• **INSTRUCTIONS FOR THE TASK**
Copy the records below word for word. Stop after the line that contains "output-stage handshake signals".

Dataset entries:
[src/rtl/sample_accumulator.sv]
// sample_accumulator: sums NUM_SAMPLES unsigned 16-bit samples through an
// adder_16bit and presents the total with a sticky carry-out flag.
// Ports: clk, rst (sync, active-high), start, in_valid/in_data/in_ready,
//        out_valid/out_ready/out_sum/out_overflow, busy, sample_count.
// Build option: define SAMPLE_ACCUM_SATURATE_EN to clamp the total at 16'hFFFF.

module adder_16bit (
    input  logic [15:0] a,
    input  logic [15:0] b,
    input  logic        carry_in,
    output logic [15:0] sum,
    output logic        overflow
);
    assign {overflow, sum} = {1'b0, a} + {1'b0, b} + {16'b0, carry_in};
endmodule
**config.mk**
```make
export PLATFORM = sky130hd
export DESIGN_NAME = word_scorer_flat
export DESIGN_NICKNAME = d
export VERILOG_FILES = /design/src/rtl/word_scorer_if.sv /design/src/rtl/word_scorer.sv /design/src/flat_wrapper.sv
export SDC_FILE = /design/constraint.sdc
export NUM_CORES = 1
export LEC_CHECK = 0
export ABC_CLOCK_PERIOD_IN_PS = 6300
export BUFFER_PORTS_ARGS = -buffer_cell sky130_fd_sc_hd__buf_2
export CORE_ASPECT_RATIO = 0.8
export CORE_UTILIZATION = 57
export DETAILED_ROUTE_END_ITERATION = 8
export HOLD_SLACK_MARGIN = 0.02
export PLACE_DENSITY = 0.92
export RECOVER_POWER = 100
export SLEW_MARGIN = 20
export SYNTH_ARGS = -nofsm -noshare
export SYNTH_HDL_FRONTEND = slang
export SYNTH_SLANG_ARGS = --single-unit
export TNS_END_PERCENT = 30
```
**constraint.sdc**
```tcl
create_clock -name clk -period 6.3 [get_ports clk]
set_input_delay 0.315 -clock clk [delete_from_list [all_inputs] [get_ports clk]]
set_output_delay 0.315 -clock clk [all_outputs]
set_load 0.01 [all_outputs]
```
$ cat src/rtl/rr_bus_arbiter4_if.sv
// ============================================================================
// Module   : rr_bus_arbiter4_if
// Brief    : Bundle of request, data, grant and output-stage handshake signals
//            for the four-way round-robin bus arbiter.
// Revision : 1.0
// ============================================================================
`default_nettype none

interface rr_bus_arbiter4_if #(
    parameter int DATA_WIDTH = 32
);
    logic [3:0]            REQ;
    logic [3:0]            LAST;
    logic [DATA_WIDTH-1:0] D0;
    logic [DATA_WIDTH-1:0] D1;
    logic [DATA_WIDTH-1:0] D2;
    logic [DATA_WIDTH-1:0] D3;
    logic [3:0]            GNT;
    logic [3:0]            ACK;
    logic [1:0]            SEL;
    logic [DATA_WIDTH-1:0] Y;
    logic                  Y_VALID;
    logic                  Y_READY;

    // master: the arbiter itself; slave: the producers and downstream consumer
    modport master (
        input  REQ, LAST, D0, D1, D2, D3, Y_READY,
        output GNT, ACK, SEL, Y, Y_VALID
    );

    modport slave (
        output REQ, LAST, D0, D1, D2, D3, Y_READY,
        input  GNT, ACK, SEL, Y, Y_VALID
    );
endinterface

`default_nettype wire

$ cat src/rtl/rr_bus_arbiter4.sv
// ============================================================================
// Module   : rr_bus_arbiter4
// Brief    : Four-requester round-robin arbiter with burst hold, shared 4:1
//            data mux select and a registered valid/ready output stage.
// Revision : 1.0
// ============================================================================
`default_nettype none

module rr_bus_arbiter4 #(
    parameter int DATA_WIDTH = 32,
    parameter int MAX_HOLD   = 8
) (
    input  wire logic         CLK,
    input  wire logic         RST,
    rr_bus_arbiter4_if.master bus
);

    typedef enum logic [0:0] {
        ST_IDLE = 1'b0,
        ST_BUSY = 1'b1
    } state_t;

    localparam logic [7:0] c_hold_last = 8'(MAX_HOLD - 1);

    state_t                r_state;
    state_t                w_state_nxt;
    logic [1:0]            r_ptr;
    logic [1:0]            w_ptr_nxt;
    logic [1:0]            r_sel;
    logic [1:0]            w_sel_nxt;
    logic [3:0]            r_gnt;
    logic [3:0]            w_gnt_nxt;
    logic [7:0]            r_hold_cnt;
    logic [7:0]            w_hold_cnt_nxt;
    logic [DATA_WIDTH-1:0] r_y;
    logic [DATA_WIDTH-1:0] w_y_nxt;
    logic                  r_y_valid;
    logic                  w_y_valid_nxt;

    logic                  w_pick_valid;
    logic [1:0]            w_pick_idx;
    logic                  w_open;
    logic                  w_owner_req;
    logic                  w_take;
    logic                  w_final;
    logic [DATA_WIDTH-1:0] w_mux_data;

    // Rotating search: later iterations override, so ptr+1 ends up highest priority
    always_comb begin
        w_pick_valid = 1'b0;
        w_pick_idx   = r_ptr;
        for (int i = 4; i >= 1; i--) begin
            if (bus.REQ[r_ptr + 2'(i)]) begin
                w_pick_valid = 1'b1;
                w_pick_idx   = r_ptr + 2'(i);
            end
        end
    end

    always_comb begin
        w_mux_data = bus.D0;
        case (r_sel)
            2'd0:    w_mux_data = bus.D0;
            2'd1:    w_mux_data = bus.D1;
            2'd2:    w_mux_data = bus.D2;
            default: w_mux_data = bus.D3;
        endcase
    end

    assign w_open      = !r_y_valid || bus.Y_READY;
    assign w_owner_req = bus.REQ[r_sel];
    assign w_take      = (r_state == ST_BUSY) && w_owner_req && w_open;
    assign w_final     = bus.LAST[r_sel] || (r_hold_cnt == c_hold_last);

    always_comb begin
        w_state_nxt    = r_state;
        w_ptr_nxt      = r_ptr;
        w_sel_nxt      = r_sel;
        w_gnt_nxt      = r_gnt;
        w_hold_cnt_nxt = r_hold_cnt;
        w_y_nxt        = r_y;
        w_y_valid_nxt  = r_y_valid;

        case (r_state)
            ST_IDLE: begin
                if (w_pick_valid) begin
                    w_state_nxt    = ST_BUSY;
                    w_gnt_nxt      = 4'b0001 << w_pick_idx;
                    w_sel_nxt      = w_pick_idx;
                    w_hold_cnt_nxt = 8'd0;
                end
            end
            ST_BUSY: begin
                if (w_take) begin
                    w_hold_cnt_nxt = r_hold_cnt + 8'd1;
                end
                // LAST and hold limit on one beat collapse into a single release
                if ((w_take && w_final) || !w_owner_req) begin
                    w_state_nxt = ST_IDLE;
                    w_gnt_nxt   = 4'b0000;
                    w_ptr_nxt   = r_sel;
                end
            end
            default: begin
                w_state_nxt = ST_IDLE;
                w_gnt_nxt   = 4'b0000;
            end
        endcase

        // Output stage drains on its own, independent of the arbiter state
        if (w_take) begin
            w_y_nxt       = w_mux_data;
            w_y_valid_nxt = 1'b1;
        end else if (bus.Y_READY) begin
            w_y_valid_nxt = 1'b0;
        end
    end

    always_ff @(posedge CLK) begin
        if (RST) begin
            r_state    <= ST_IDLE;
            r_ptr      <= 2'd3;
            r_sel      <= 2'd0;
            r_gnt      <= 4'b0000;
            r_hold_cnt <= 8'd0;
            r_y        <= '0;
            r_y_valid  <= 1'b0;
        end else begin
            r_state    <= w_state_nxt;
            r_ptr      <= w_ptr_nxt;
            r_sel      <= w_sel_nxt;
            r_gnt      <= w_gnt_nxt;
            r_hold_cnt <= w_hold_cnt_nxt;
            r_y        <= w_y_nxt;
            r_y_valid  <= w_y_valid_nxt;
        end
    end

    assign bus.GNT     = r_gnt;
    assign bus.SEL     = r_sel;
    assign bus.ACK     = w_take ? (4'b0001 << r_sel) : 4'b0000;
    assign bus.Y       = r_y;
    assign bus.Y_VALID = r_y_valid;

endmodule

`default_nettype wire

$ cat src/flat_wrapper.sv
// flat-port wrapper written by rule: the top's interface ports become plain ports
module rr_bus_arbiter4_flat 
#(
    parameter int DATA_WIDTH = 32,
    parameter int MAX_HOLD   = 8
)
  (CLK, RST, bus_REQ, bus_LAST, bus_D0, bus_D1, bus_D2, bus_D3, bus_Y_READY, bus_GNT, bus_ACK, bus_SEL, bus_Y, bus_Y_VALID);
  rr_bus_arbiter4_if #(.DATA_WIDTH(DATA_WIDTH)) bus_i ();
  input  wire logic CLK;
  input  wire logic RST;
  input wire logic [$bits(bus_i.REQ)-1:0] bus_REQ;
  input wire logic [$bits(bus_i.LAST)-1:0] bus_LAST;
  input wire logic [$bits(bus_i.D0)-1:0] bus_D0;
  input wire logic [$bits(bus_i.D1)-1:0] bus_D1;
  input wire logic [$bits(bus_i.D2)-1:0] bus_D2;
  input wire logic [$bits(bus_i.D3)-1:0] bus_D3;
  input wire logic [$bits(bus_i.Y_READY)-1:0] bus_Y_READY;
  output wire logic [$bits(bus_i.GNT)-1:0] bus_GNT;
  output wire logic [$bits(bus_i.ACK)-1:0] bus_ACK;
  output wire logic [$bits(bus_i.SEL)-1:0] bus_SEL;
  output wire logic [$bits(bus_i.Y)-1:0] bus_Y;
  output wire logic [$bits(bus_i.Y_VALID)-1:0] bus_Y_VALID;
  assign bus_i.REQ = bus_REQ;
  assign bus_i.LAST = bus_LAST;
  assign bus_i.D0 = bus_D0;
  assign bus_i.D1 = bus_D1;
  assign bus_i.D2 = bus_D2;
  assign bus_i.D3 = bus_D3;
  assign bus_i.Y_READY = bus_Y_READY;
  assign bus_GNT = bus_i.GNT;
  assign bus_ACK = bus_i.ACK;
  assign bus_SEL = bus_i.SEL;
  assign bus_Y = bus_i.Y;
  assign bus_Y_VALID = bus_i.Y_VALID;
  rr_bus_arbiter4 #(.DATA_WIDTH(DATA_WIDTH), .MAX_HOLD(MAX_HOLD)) u_core (.CLK(CLK), .RST(RST), .bus(bus_i));
endmodule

• **SOLUTION TO THIS PROBLEM**
[src/rtl/sample_accumulator.sv]
// sample_accumulator: sums NUM_SAMPLES unsigned 16-bit samples through an
// adder_16bit and presents the total with a sticky carry-out flag.
// Ports: clk, rst (sync, active-high), start, in_valid/in_data/in_ready,
//        out_valid/out_ready/out_sum/out_overflow, busy, sample_count.
// Build option: define SAMPLE_ACCUM_SATURATE_EN to clamp the total at 16'hFFFF.

module adder_16bit (
    input  logic [15:0] a,
    input  logic [15:0] b,
    input  logic        carry_in,
    output logic [15:0] sum,
    output logic        overflow
);
    assign {overflow, sum} = {1'b0, a} + {1'b0, b} + {16'b0, carry_in};
endmodule
**config.mk**
```make
export PLATFORM = sky130hd
export DESIGN_NAME = word_scorer_flat
export DESIGN_NICKNAME = d
export VERILOG_FILES = /design/src/rtl/word_scorer_if.sv /design/src/rtl/word_scorer.sv /design/src/flat_wrapper.sv
export SDC_FILE = /design/constraint.sdc
export NUM_CORES = 1
export LEC_CHECK = 0
export ABC_CLOCK_PERIOD_IN_PS = 6300
export BUFFER_PORTS_ARGS = -buffer_cell sky130_fd_sc_hd__buf_2
export CORE_ASPECT_RATIO = 0.8
export CORE_UTILIZATION = 57
export DETAILED_ROUTE_END_ITERATION = 8
export HOLD_SLACK_MARGIN = 0.02
export PLACE_DENSITY = 0.92
export RECOVER_POWER = 100
export SLEW_MARGIN = 20
export SYNTH_ARGS = -nofsm -noshare
export SYNTH_HDL_FRONTEND = slang
export SYNTH_SLANG_ARGS = --single-unit
export TNS_END_PERCENT = 30
```
**constraint.sdc**
```tcl
create_clock -name clk -period 6.3 [get_ports clk]
set_input_delay 0.315 -clock clk [delete_from_list [all_inputs] [get_ports clk]]
set_output_delay 0.315 -clock clk [all_outputs]
set_load 0.01 [all_outputs]
```
$ cat src/rtl/rr_bus_arbiter4_if.sv
// ============================================================================
// Module   : rr_bus_arbiter4_if
// Brief    : Bundle of request, data, grant and output-stage handshake signals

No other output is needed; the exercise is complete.